Guantánamo

Bogus bomb scare shuts down Guantánamo base commissary

Nutcrackers stood watch over the commissary at Guantánamo on Nov. 7, 2014.
Nutcrackers stood watch over the commissary at Guantánamo on Nov. 7, 2014. crosenberg@miamiherald.com

An abandoned, broken car battery charger left inside a shopping cart outside the base commissary sparked a bogus bomb scare at the U.S. Navy base at Guantánamo Bay, the Navy said Tuesday.

Residents at the remote base in southeast Cuba viewed the “device” with such suspicion that the Navy scrambled a bomb squad from northern Florida to disarm it.

It was discovered at about 2:30 p.m. Monday in a shopping cart outside the main shopping center for the 6,000 base residents, about a third of them uniformed military personnel.

The Explosive Ordnance Disposal team flown in from Mayport declared it not dangerous about 10 hours later, and the commissary reopened Tuesday as usual at 9 a.m., according to Navy Chief Keith Bryska, the base public affairs officer.

There appears to be no malice or criminal intent.

Navy Chief Keith Bryska

Guantánamo base spokesman

“There appears to be no malice or criminal intent,” Bryska said in an email from the base.

He called the device a “multi-functional car battery jumper/charger that had split open and was discarded in a shopping cart.”

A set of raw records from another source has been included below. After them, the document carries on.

### src/design/status_sync.sv
// ------------------------------------------------
// FLR handshake with the shell and DDR ready sync
// Result goes to the OCL register block as status_t
// ------------------------------------------------
`timescale 1ns/10ps

module status_sync import cl_glue_pkg::*;
(
   input  logic               clk_main_a0,
   input  logic               sync_rst_n,
   input  logic               sh_cl_flr_assert,
   output logic               cl_sh_flr_done,
   input  logic [NUM_DDR-1:0] ddr_is_ready,
   output status_t            status
);

   logic               flr_q;               // Sampled FLR request
   logic               flr_qq;              // For edge detect
   logic [15:0]        flr_count;
   logic [NUM_DDR-1:0] ddr_meta;            // First sync stage
   logic [NUM_DDR-1:0] ddr_sync;            // Second sync stage

   // ------------------------------------------------
   // FLR acknowledge and request counter
   // ------------------------------------------------
   always_ff @(posedge clk_main_a0 or negedge sync_rst_n)
   begin
      if (!sync_rst_n)
      begin
         flr_q          <= 1'b0;
         flr_qq         <= 1'b0;
         cl_sh_flr_done <= 1'b0;
         flr_count      <= '0;
      end
      else
      begin
         flr_q  <= sh_cl_flr_assert;
         flr_qq <= flr_q;
         // Done rises two clocks after the shell raises assert, then toggles
         cl_sh_flr_done <= flr_q && !cl_sh_flr_done;
         if (flr_q && !flr_qq && (flr_count != 16'hFFFF))
            flr_count <= flr_count + 16'd1;  // One per new request, saturates
      end
   end

   // ------------------------------------------------
   // DDR ready, two flop synchronizer
   // ------------------------------------------------
   always_ff @(posedge clk_main_a0 or negedge sync_rst_n)
   begin
      if (!sync_rst_n)
      begin
         ddr_meta <= '0;
         ddr_sync <= '0;
      end
      else
      begin
         ddr_meta <= ddr_is_ready;
         ddr_sync <= ddr_meta;
      end
   end

   assign status.ddr_ready   = ddr_sync;
   assign status.flr_pending = flr_q;
   assign status.flr_count   = flr_count;

endmodule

The Navy Exchange — or NEX, as the commissary is known — is the main shopping center for the 45-square-mile base. It’s typically open from 9 a.m. to 8 p.m. and has a grocery store and deli, as well as liquor, electronics, clothing and gardening departments that service both troops and civilian contractors, some who live on the base with their spouses and children.

It occupies a small strip mall with an adjacent barbershop, a Subway, a souvenir shop and an ATM. McDonald’s is nearby, as is the base church, dive shop and public library.

The NEX is about five miles away from the Detention Center Zone of 91 war-on-terror captives run by a temporary staff of about 2,000 troops and civilians.

There was another bomb scare occurred in October 2012 after Hurricane Sandy washed up what turned out to be an inert training bomb near a ferry landing on Guantánamo Bay. Monday’s event occurred in a week when the war court was meant to be in session but canceled in part because of the blizzard that paralyzed portions of Washington, D.C.

In Jacksonville, the base’s regional headquarters, Navy spokesman Mike Andrews said Guantánamo base staff had sound reason for concern. “It didn’t appear to be like somebody’s gym bag, something that could’ve just been forgotten,” he said.

NCIS agents were on the scene while the bomb squad sorted out the situation, said Ed Buice of the Naval Criminal Investigative Service.

Bryska said the suspicious object was “noticed in the shopping cart in front of the Navy Exchange and then called in as a suspicious package.”

The base’s Emergency Operation Center put out an alert, and asked anyone with information to come forward. Meantime, the Navy scrambled the bomb squad from Florida.

“While this ultimately was not an explosive device,” Bryska said, “we proceeded out of an abundance of caution, treating the package as potentially explosive until determined otherwise by the appropriate experts.”